Unit 5: Train Your First Policy — OpenArm Learning Path

What Imitation Learning Actually Does

Before running the training command, take two minutes to understand what the model is actually learning. Imitation learning trains a policy network to map observations (camera images + current joint state) to actions (next joint angles). The network never receives a reward signal — it only sees your demonstrations and learns to reproduce the distribution of actions you performed in similar states.

ACT (Action Chunking with Transformers) predicts a chunk of 100 future actions at once rather than a single step. This prevents error accumulation across the episode: even if an individual prediction is slightly off, the chunk provides a stable trajectory buffer. It then re-plans every 100 timesteps (2 seconds at 50Hz). This is why ACT handles longer tasks better than plain behavior cloning.

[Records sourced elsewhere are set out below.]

### src/rtl/assert_macros.svh
// Assertion macros shared by the allocator RTL.
`ifndef ASSERT_MACROS_SVH
`define ASSERT_MACROS_SVH

// Property checked on every rising clk edge, off while arst_n is low.
`define ASSERT_CLK(label, prop, msg) \
	label: assert property (@(posedge clk) disable iff (!arst_n) prop) else $error(msg);

// Expression that must never be true.
`define ASSERT_NEVER(label, expr, msg) \
	`ASSERT_CLK(label, !(expr), msg)

`endif

### src/rtl/pfa_pkg.sv
// Shared constants, types and microcode ROM for the page frame allocator.
`timescale 1ns / 1ps
package pfa_pkg;

	localparam int NUM_PAGES  = 4096;
	localparam int COUNT_BITS = 8;
	localparam int PAGE_W     = $clog2(NUM_PAGES);
	localparam int DEPTH_W    = $clog2(NUM_PAGES + 1);
	localparam int PIN_W      = 16;
	localparam int FUNC_W     = 3;
	localparam int STAT_W     = 2;
	localparam int REF_W      = 8;
	localparam int CFG_IDX_W  = 2;
	localparam int CFG_DATA_W = 13;
	localparam int IN_DATA_W  = ((PIN_W + 7) / 8) * 8;
	localparam int OUT_PAY_W  = STAT_W + PAGE_W + REF_W + 1 + DEPTH_W;
	localparam int OUT_DATA_W = ((OUT_PAY_W + 7) / 8) * 8;
	localparam int UPC_W      = 4;

	localparam logic [STAT_W-1:0] ST_OK    = 2'd0;
	localparam logic [STAT_W-1:0] ST_EMPTY = 2'd1;
	localparam logic [STAT_W-1:0] ST_RANGE = 2'd2;
	localparam logic [STAT_W-1:0] ST_FULL  = 2'd3;

	localparam logic [CFG_IDX_W-1:0] CFG_TRACK = 2'd0;
	localparam logic [CFG_IDX_W-1:0] CFG_FIRST = 2'd1;
	localparam logic [CFG_IDX_W-1:0] CFG_LIMIT = 2'd2;

	localparam logic [CFG_DATA_W-1:0] LIMIT_RST = 13'd4096;

	typedef enum logic [2:0] {
		OP_NONE,
		OP_SEED,
		OP_ALLOC,
		OP_FREE,
		OP_INC,
		OP_DEC,
		OP_GET,
		OP_NOP
	} op_t;

	typedef enum logic [1:0] {
		C_ALWAYS,
		C_DISP,
		C_CLR,
		C_EMIT
	} cond_t;

	typedef logic [UPC_W-1:0] upc_t;

	// step addresses; dispatch lands on U_SEED + func
	localparam upc_t U_CLR      = 4'd0;
	localparam upc_t U_IDLE     = 4'd1;
	localparam upc_t U_SEED     = 4'd2;
	localparam upc_t U_ALLOC_RD = 4'd3;
	localparam upc_t U_FREE     = 4'd4;
	localparam upc_t U_INC      = 4'd5;
	localparam upc_t U_DEC      = 4'd6;
	localparam upc_t U_GET      = 4'd7;
	localparam upc_t U_NOP6     = 4'd8;
	localparam upc_t U_NOP7     = 4'd9;
	localparam upc_t U_ALLOC    = 4'd10;

	typedef struct packed {
		cond_t cond;
		upc_t  target;
		logic  in_rdy;
		logic  rd_cnt_stk;
		logic  clr;
		op_t   op;
	} uword_t;

	typedef struct packed {
		logic out_free;
		logic clr_last;
	} dp_stat_t;

	typedef struct packed {
		logic                  track;
		logic [CFG_DATA_W-1:0] first_page;
		logic [CFG_DATA_W-1:0] page_limit;
	} cfg_t;

	function automatic uword_t ucode_rom(upc_t a);
		uword_t w;
		w = '{cond: C_ALWAYS, target: U_IDLE, in_rdy: 1'b0, rd_cnt_stk: 1'b0,
			clr: 1'b0, op: OP_NONE};
		case (a)
			U_CLR: begin
				w.cond = C_CLR;
				w.clr  = 1'b1;
			end
			U_IDLE: begin
				w.cond   = C_DISP;
				w.target = U_SEED;
				w.in_rdy = 1'b1;
			end
			U_SEED: begin
				w.cond = C_EMIT;
				w.op   = OP_SEED;
			end
			U_ALLOC_RD: begin
				w.target     = U_ALLOC;
				w.rd_cnt_stk = 1'b1;
			end
			U_FREE: begin
				w.cond = C_EMIT;
				w.op   = OP_FREE;
			end
			U_INC: begin
				w.cond = C_EMIT;
				w.op   = OP_INC;
			end
			U_DEC: begin
				w.cond = C_EMIT;
				w.op   = OP_DEC;
			end
			U_GET: begin
				w.cond = C_EMIT;
				w.op   = OP_GET;
			end
			U_NOP6, U_NOP7: begin
				w.cond = C_EMIT;
				w.op   = OP_NOP;
			end
			U_ALLOC: begin
				w.cond = C_EMIT;
				w.op   = OP_ALLOC;
			end
			default: begin
				w.cond = C_ALWAYS;
			end
		endcase
		return w;
	endfunction

endpackage

### src/rtl/pfa_useq.sv
// Microcode sequencer: step counter, control ROM and jump logic.
`timescale 1ns / 1ps
`include "assert_macros.svh"
module pfa_useq (
	input  logic                       clk,
	input  logic                       arst_n,
	input  logic                       in_fire,
	input  logic [pfa_pkg::FUNC_W-1:0] func,
	input  pfa_pkg::dp_stat_t          stat,
	output pfa_pkg::uword_t            ctrl
);

	pfa_pkg::upc_t upc_q;
	pfa_pkg::upc_t upc_nxt;

	assign ctrl = pfa_pkg::ucode_rom(upc_q);

	always_comb begin
		upc_nxt = upc_q;
		case (ctrl.cond)
			pfa_pkg::C_ALWAYS: upc_nxt = ctrl.target;
			pfa_pkg::C_DISP: begin
				if (in_fire) begin
					upc_nxt = ctrl.target + pfa_pkg::UPC_W'(func);
				end
			end
			pfa_pkg::C_CLR: begin
				if (stat.clr_last) begin
					upc_nxt = ctrl.target;
				end
			end
			pfa_pkg::C_EMIT: begin
				if (stat.out_free) begin
					upc_nxt = ctrl.target;
				end
			end
			default: upc_nxt = pfa_pkg::U_IDLE;
		endcase
	end

	always_ff @(posedge clk or negedge arst_n) begin
		if (!arst_n) begin
			upc_q <= pfa_pkg::U_CLR;
		end else begin
			upc_q <= upc_nxt;
		end
	end

	`ASSERT_CLK(a_fire_leaves_idle, in_fire |=> (upc_q != pfa_pkg::U_IDLE), "accept did not dispatch")
	`ASSERT_NEVER(a_no_fire_in_clear, in_fire && (upc_q == pfa_pkg::U_CLR), "accept during clear")

endmodule

### config.mk
export PLATFORM = sky130hd
export DESIGN_NAME = pfa_useq
export DESIGN_NICKNAME = d
export VERILOG_FILES = /design/src/rtl/pfa_pkg.sv /design/src/rtl/pfa_useq.sv
export VERILOG_INCLUDE_DIRS = /design/src /design/src/rtl
export SDC_FILE = /design/constraint.sdc
export NUM_CORES = 1
export LEC_CHECK = 0
export ABC_AREA = 1
export BUFFER_PORTS_ARGS = -buffer_cell sky130_fd_sc_hd__buf_2
export CAP_MARGIN = 20
export CORE_MARGIN = 5
export CORE_UTILIZATION = 31
export CTS_CLUSTER_DIAMETER = 30
export DETAILED_ROUTE_END_ITERATION = 8
export PLACE_DENSITY = 0.63
export SYNTH_ARGS = -nofsm -noshare
export SYNTH_HDL_FRONTEND = slang
export SYNTH_SLANG_ARGS = --single-unit
### constraint.sdc
create_clock -name clk -period 1.8 [get_ports clk]
set_clock_uncertainty 0.2 [all_clocks]
set_input_delay 0.36 -clock clk [delete_from_list [all_inputs] [get_ports clk]]
set_output_delay 0.36 -clock clk [all_outputs]
set_load 0.02 [all_outputs]
**Word level (Yosys, flattened, before mapping)**

Cells that the tools add are included.

- Output and inout port bits: 12
- Input bits: 8
- Bits in registers: 4
- Logic and storage cells: 33

- Add/subtract/negate cells: 1
- Mux-type cells: 10
- Equality and inequality tests: 16
- Reductions and logical operators: 5

Operator list:

| operator | number |
|---|---|
| $pmux W3 S7 | 1 |
| $eq A4 B3 Y1 const B | 4 |
| $pmux W4 S4 | 1 |
| $eq A4 B4 Y1 const B | 3 |
| $mux W4 | 3 |
| $eq A4 B2 Y1 const B | 2 |
| $pmux W4 S2 | 1 |
| $reduce_or A8 Y1 | 1 |
| $ne A2 B2 Y1 const B | 3 |
| $pmux W2 S3 | 1 |
| $add A4 B3 Y4 | 1 |
| $eq A2 B2 Y1 const B | 2 |
| $eq A4 B1 Y1 const B | 1 |
| $logic_not A4 Y1 | 1 |
| $mux W1 | 3 |
| $reduce_and A3 Y1 | 1 |
| $eq A2 B1 Y1 const B | 1 |
| $logic_not A2 Y1 | 1 |
| $reduce_or A2 Y1 | 1 |

**Depth between registers and ports, before layout**

Gate-level depths: netlist of run 1.

- Word-level depth: 6
- Mapped depth: 10
- Mapped depth without buffers: 10

**Worst setup path before layout of run 1**

Ideal clock, no wire load.

- Kind: flip-flop to flip-flop
- Start: register upc_q[3]
- End: register upc_q[1]
- Data required time: 1.535 ns
- Data arrival time: 1.724 ns
- Cell stages (with the launch flop): 9
- Library setup time: 0.065 ns
- Clock period less this slack: 1.989 ns
- Buffers on the path: 0
- Setup slack: -0.189 ns
- Path through: dfrtp_1 -> nor2_2 -> nand2_2 -> ha_1 -> fa_1 -> nor2_1 -> nor2_1 -> nand3_1 -> nand2_1

RTL lines:

| element | RTL line | RTL |
|---|---|---|
| start: declaration | pfa_useq.sv:13 | `pfa_pkg::upc_t upc_q;` |
| start signal: assignment | pfa_useq.sv:43 | `upc_q <= pfa_pkg::U_CLR;` |
| start signal: assignment | pfa_useq.sv:45 | `upc_q <= upc_nxt;` |

**Worst setup path after layout of run 1**

- Start: register upc_q[3]
- End: register upc_q[2]

- Cells in the longest elaborated chain, start to end: 6
- Elaborated cells on any way between the ends: 25
- Classes of those cells: add/sub (1); eq/ne (16); mux (4); reduce/logical (4)

RTL lines:

| element |
|---|
| branches (longest 6 deep; another with $add A4 B3 Y4) |

Several ways; the timed one is not identified. The select of a mux whose other input is x is not followed.
A chain may end at the register's enable or synchronous reset.

==> metrics, run 1 <==
run status=finished, violations left; failing checks=negative setup slack; Root Driver=clkbuf_4; Synth cell types=18; Hold Slack=259.0 ps; reg-to-reg critical path endpoint=upc_q[2]$_DFFE_PN0P_; endpoints failing hold=0; Synthesized Nets=82; clock period minus worst slack=1843 ps; crit path DAT=1760 ps; # DRC=0; Tot GR Track Use=0.1051; R2R depth=8; first-pass GRT wire length=approximately 1.7 mm; final std cells w/o fill=around 110; max reg flops=4; max incr delay on CP=410 ps; pwr/cell area=2047 nW/um^2; Final #Nets=111; period utilisation layout=1.024; CP cell instances=nor2_4 > nand2_4 > ha_4 > fa_1 > xnor2_1 > nor2_1 > nand3_1 > nand2_1; RSZ-0062 raised after global routing=true; area growth from synthesis to layout=61.94%; htree depth=1; worst skew pair latency=between 200 and 250 ps; Worst-path clk slew=40 ps; Setup-failing EPs final=7; Detail Placement HPWL=864.7 um; Max VDD drop=0.0009131 V; DP Area=roughly 600 sq um; Biggest register=upc_q; Avg Inst Size Synth=roughly 6.3 sq um; Inst Count DP=between 100 and 150; P_leak=0.4110 nW; kind of end point of the critical path=register; Die Y=48.12 um; vias=between 500 and 600; antenna-violating nets left=0; Max Clk Rate=542.5 MHz; starting DRC count in detailed routing=8; Final GP Congestion=0.7378; CP max FO=4; pin count of the biggest net entering global routing=8; setup TNS=-136.5 ps; Worst path slowest cell=dfrtp_1; largest registers=upc_q (4); antenna fix cells=0; row cnt=13; GRT overflow=0; CP required=1720 ps; Port Buffers=18; initial antenna violation count=0; register bit count reported by yosys=4; DR WL/cell=about 9.4 um; post-DR vias/cell=4.478; vias in the first global route=457; Synth warnings=0; clock tree buffer depth=2; fraction of layout cells with a size suffix above 1=0.5204; Syn Inst Count=71; max-slew violations=0; Max Cap Viol=0; RR Startpoint=upc_q[3]$_DFFE_PN0P_; CTS Buf Count=3; core area=1334 sq um; CTS tree=done; Final WS setup=-43.33 ps; Hold Crit Class=in2async; Starting Density=0.3377; full die area=2316 sq um; Seq/Total Area, Yosys=0.2222; r2r setup slk=-40 ps; area of the mapped netlist=about 450 sq um; Sink Count=4; # IOs=20; total wire length=approximately 1.1 mm; kind of critical path=reg2reg; first drt pass iteration count=3; CP Launch Type=register; Die W=48.12 um; Final Cell Area=~730 sq um
-- Yosys cell counts (all sizes together) --
cell,instances,area (sq um)
xnor2,1,8.760
inv,12,45.05
nand2,25,108.9
ha,2,25.02
nand3b,1,20.02
nor2,9,36.29
o21ai,3,15.01
buf,2,15.01
o21bai,1,7.510
conb,1,3.750
a21oi,1,5.000
fa,1,20.02
nand3,8,40.04
dfrtp,4,100.1
-- metrics by stage --
stage          utilization  setup WS, ps  total power [W]
2_1_floorplan            -        -65.28        0.0008793
3_3_place_gp        0.4475         3.750         0.001149
3_5_place_dp        0.4475        -6.703         0.001154
4_1_cts             0.5169        -42.81         0.001415
5_1_grt             0.5469        -94.32         0.001635
6_report            0.5469        -43.33         0.001493
-- critical path, delay by kind of cell, from the launching register on --
family	cells	cell delay [ps]
adders and majority gates	2	550
xor gates and xnor gates	1	150
and+or+nand+nor	5	430
DFF	1	410
-- area by class of cell --
class                      instances  area [sq um]
inverter                          12         47.55
tap                               15         18.77
fill                             134         604.3
sequential                         4         102.6
timing repair buffer              26         198.9
multi-input combinational         53         339.1
clock buffer                       3         22.52
-- where the power goes --
part	total, W	leakage (nW)	switching [W]	internal (W)
Clock	0.000109	0.0138	0.0000349	0.0000744
Combinational	0.00120	0.349	0.000678	0.000518
Sequential	0.000188	0.0487	0.0000577	0.000130
Total	0.00149	0.411	0.000771	0.000722
-- placed cells by master, fill, tap and decap left out, drive strengths merged, types with 2 or more instances in the layout --
| cell type | n |
|---|---|
| buf | 25 |
| clkbuf | 3 |
| dfrtp | 4 |
| ha | 2 |
| inv | 12 |
| nand2 | 25 |
| nand3 | 8 |
| nor2 | 9 |
| o21ai | 3 |
-- per-layer routing --
layer / vias to the layer above / GRT usage / wire [um]
met5: - / 0 / 0
met4: 0 / 0.06452 / 8
met3: 2 / 0 / 46
met2: 12 / 0.1636 / 547
met1: 225 / 0.1454 / 465
li1: 267 / - / -
-- cell families (layout without fill, tap and decap cells) --
group / after synthesis / after routing / share of synthesized area
flops: 4 / 4 / 0.2222
fa+ha+maj: 3 / 3 / 0.09999
xor+xnor: 1 / 1 / 0.01945
compound gates: 5 / 5 / 0.06110
other cells: 1 / 1 / 0.008325
simple gates: 43 / 43 / 0.4556
buf+inv: 14 / 41 / 0.1333
-- how the worst max path moves through the flow --
stage                         start                    to
2_1_floorplan  upc_q[2]$_DFFE_PN0P_  upc_q[1]$_DFFE_PN0P_
3_3_place_gp   upc_q[2]$_DFFE_PN0P_  upc_q[2]$_DFFE_PN0P_
3_5_place_dp   upc_q[2]$_DFFE_PN0P_  upc_q[2]$_DFFE_PN0P_
4_1_cts        upc_q[3]$_DFFE_PN0P_  upc_q[2]$_DFFE_PN0P_
5_1_grt        upc_q[3]$_DFFE_PN0P_  upc_q[1]$_DFFE_PN0P_
6_report       upc_q[3]$_DFFE_PN0P_  upc_q[2]$_DFFE_PN0P_
-- repair_timing --
item / CTS / global route
buffers inserted: 2 / 1
hold buffers: 1 / 0
hold endpoints to repair: 4 / 0
setup endpoints to repair: 7 / 11
resized for setup: 20 / 12
pin swaps: 5 / 3
gates cloned: 0 / 0
No activity file was read; power rests on OpenSTA's default activity.
==> inputs of run 2 (changes only) <==
- CORE_AREA: default -> 5 5 42 44
- CORE_MARGIN: 5 -> default
- CORE_UTILIZATION: 31 -> default
- DIE_AREA: default -> 0 0 47 49
- PLACE_DENSITY: 0.63 -> 0.67
==> run 2 against run 1 <==
The flow still finishes with violations (negative setup slack). Flip-flop and latch count unchanged. Sequential share of layout area is 0.19 points lower. Clock-buffer cell count did not move. Wire length increased by 7.6%. Cell count rose by 1.8%. Core utilization decreased by 1.9 points. First-iteration DRC count fell by 38%. Via count is 2.2% higher. Final area is 1.4% higher. Clock power is 6% higher. Combinational power hardly changed. Largest cell class unchanged. Highest routed layer unchanged.
==> metrics, run 2 (same netlist as run 1, synthesis figures left out) <==
# IOs=20 (unchanged); sequential share of power=0.123 (-0.003); Sw Share=0.5184 (+0.002109); Final #Nets=112 (+0.90%); largest registers=upc_q (4); first drt pass iteration count=4 (+1); initial antenna violation count=0 (unchanged); Inst Count DP=107 (+0.94%); Tot GR Track Use=0.1104 (+0.005339); Worst path slowest cell=dfrtp_2; starting DRC count in detailed routing=5 (-3); kind of critical path=reg2out; pin count of the biggest net entering global routing=6 (-2); vias=517 (+2.2%); crit path DAT=1320 ps (-440 ps); endpoints failing hold=0 (unchanged); final std cells w/o fill=115 (+1.8%); Hold Slack=245.4 ps (-13.55 ps); # DRC=0 (unchanged); total wire length=1.148 mm (+7.6%); P_leak=0.4232 nW (+3.0%); Max VDD drop=0.0008321 V (-8.9%); CP required=1240 ps (-480 ps); Int Pwr=0.0007279 W (+0.76%); clock period minus worst slack=1884 ps (+40.41 ps); Worst-path clk slew=40 ps (about the same); Sink Count=4 (unchanged); Port Buffers=18 (unchanged); Die Y=49 um (+1.8%); Hold Crit Class=in2async; Final WS setup=-83.75 ps (-40.41 ps); full die area=2303 sq um (-0.54%); vias in the first global route=512 (+12%); CP max FO=5 (+1); max-slew violations=0 (unchanged); Biggest register=upc_q; pwr/cell area=2044 nW/um^2 (-0.17%); Max Cap Viol=0 (unchanged); clock share of power=0.076 (+0.003); fraction of layout cells with a size suffix above 1=0.5051 (-0.01536); RSZ-0062 raised after global routing=true; run status=finished, violations left; Max Clk Rate=530.9 MHz (-2.1%); row cnt=14 (+1); antenna-violating nets left=0 (unchanged); Setup-failing EPs final=7 (unchanged); most frequent cells in the layout=17 x nand2_1, 12 x buf_4, 9 x inv_1, 9 x buf_2, 8 x nand3_1; first-pass GRT wire length=1.911 mm (+9.5%); htree depth=1 (unchanged); failing checks=negative setup slack; commonest non-fill, non-tap cell in the layout=nand2_1; max reg flops=4 (unchanged); core area=1401 sq um (+5.1%); worst skew pair latency=240 ps (about the same); area growth from synthesis to layout=64.17%; Die W=47 um (-2.3%); clock tree buffer depth=2 (unchanged); Starting Density=0.3214 (-0.01628); CP Launch Type=register; kind of end point of the critical path=primary output; antenna fix cells=0 (unchanged); DR WL/cell=9.983 um (+5.7%); CTS tree=done; post-DR vias/cell=4.496 (+0.40%); CTS Buf Count=3 (unchanged); Psw=0.0007834 W (+1.6%); Final GP Congestion=0.7610 (+3.1%); Gate power share=0.801 (about the same); CP cell instances=nor2_2 > inv_1 > a21oi_1 > o21bai_1 > buf_4; GRT overflow=0 (unchanged); Detail Placement HPWL=862.3 um (-0.28%); max incr delay on CP=440 ps (+30 ps); Root Driver=clkbuf_4; period utilisation layout=1.047 (+0.02245)
## run 2: cell count changes in the layout (fill, tap and decap cells not counted), sizes merged
| cell | before | now |
|---|---|---|
| buf | 25 | 26 |
## run 2: path summary, 6_finish.rpt
kind,startpoint,end,slack [ps],depth (start not counted)
hold reg to reg,upc_q[0]$_DFFE_PN0P_,upc_q[0]$_DFFE_PN0P_,380,2
min in group clk,stat[1],upc_q[1]$_DFFE_PN0P_,310,4
max in group asynchronous,arst_n,upc_q[0]$_DFFE_PN0P_,1020,2
setup / recovery,upc_q[1]$_DFFE_PN0P_,ctrl[1],-80,5
hold / removal,arst_n,upc_q[2]$_DFFE_PN0P_,250,2
setup reg to reg,upc_q[2]$_DFFE_PN0P_,upc_q[1]$_DFFE_PN0P_,-80,9
## run 2: worst max-delay path: cells and delay by family, from the launching register on
kind	cells	cell delay, ps
AND/OR/NAND/NOR	1	170
flip-flops	1	440
AO/OA/AOI/OAI	2	230
buffers and inverters	2	250
## run 2: cell type report
class | instances | area [sq um]
Fill cell | 133 | 661.9
Tap cell | 16 | 20.02
Inverter | 12 | 45.04
Clock buffer | 3 | 22.52
Timing Repair Buffer | 27 | 201.4
Sequential cell | 4 | 102.6
Multi-Input combinational cell | 53 | 347.8
## run 2: timing repair
item	in CTS	in global routing
endpoints found under the setup margin	9	13
pin swaps	3	5
hold buffers	1	0
buffers inserted	2	2
gates resized for setup	15	15
endpoints found under the hold margin	4	0
## run 2: metrics by stage
stage	cell area (sq um)	utilization	power, W	setup TNS [ps]	setup slack (ps)
2_1_floorplan	473.0	-	0.0008793	-130.1	-65.28
6_report	739.5	0.5277	0.001511	-392.4	-83.75
3_5_place_dp	598.1	0.4268	0.001144	0	2.976
4_1_cts	684.4	0.4884	0.001390	-280.3	-71.43
5_1_grt	739.5	0.5277	0.001652	-1344	-200.9
3_3_place_gp	598.1	0.4268	0.001140	0	9.347
## run 2: power by group through the flow
| stage | registers, W | clock network, W | logic [W] |
|---|---|---|---|
| 4_1_cts | 0.000182 | 0.000118 | 0.00109 |
| 3_3_place_gp | 0.000173 | 0 | 0.000967 |
| 5_1_grt | 0.000191 | 0.000126 | 0.00133 |
| 6_report | 0.000185 | 0.000115 | 0.00121 |
| 2_1_floorplan | 0.000171 | 0 | 0.000708 |
| 3_5_place_dp | 0.000174 | 0 | 0.000970 |
## run 2: per-layer routing
| layer | GRT usage | up-vias | part of all wire |
|---|---|---|---|
| met5 | 0 | - | 0 |
| met4 | 0.07834 | 0 | 0.015 |
| met3 | 0.01107 | 2 | 0.070 |
| met2 | 0.1742 | 15 | 0.51 |
| met1 | 0.1317 | 227 | 0.40 |
| li1 | - | 273 | - |
==> inputs of run 3 (changes only) <==
- RECOVER_POWER: default -> 50
==> run 3 against run 2 <==
The flow still finishes with violations (negative setup slack). Core utilization fell by 0.089 points. Register-to-register slack about the same. Hold slack improved by 24 ps. Final area is 0.17% lower. Non-clock buffer count did not move. Total power about the same. Die area stayed put. Clock power is essentially flat. Worst setup slack about the same. Via count unchanged. Critical endpoint unchanged. Highest routed layer unchanged.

For the full theoretical background, read Imitation Learning Fundamentals in the Robotics Library.

GPU or CPU?

Training on an NVIDIA GPU with 8GB+ VRAM takes approximately 45 minutes for 100k steps. Training on CPU takes 3–4 hours for the same run. Both produce equivalent model quality — GPU is just faster. If you don't have a local GPU, the training command works identically on a cloud instance (Lambda Labs or Google Colab with A100 runtime). Instructions are in the README of the LeRobot repo.

Train ACT on Your Dataset

Run the training script from your virtual environment. The config values below are calibrated for 50-episode pick-and-place datasets on OpenArm — do not change them for your first run:

source ~/openarm-env/bin/activate

python -m lerobot.scripts.train \
  --dataset-path ~/openarm-datasets/pick-and-place \
  --policy act \
  --batch-size 8 \
  --lr 1e-5 \
  --num-train-steps 100000 \
  --eval-freq 5000 \
  --save-freq 10000 \
  --log-freq 500 \
  --output-dir ~/openarm-policies/pick-and-place-v1

# Training will print loss every 500 steps and eval results every 5000 steps
# Checkpoints saved every 10k steps to ~/openarm-policies/pick-and-place-v1/

Start training, then monitor the output. You do not need to watch it the entire time — but check back every 20–30 minutes to confirm the loss is decreasing and the run has not crashed. Training can run overnight while you sleep.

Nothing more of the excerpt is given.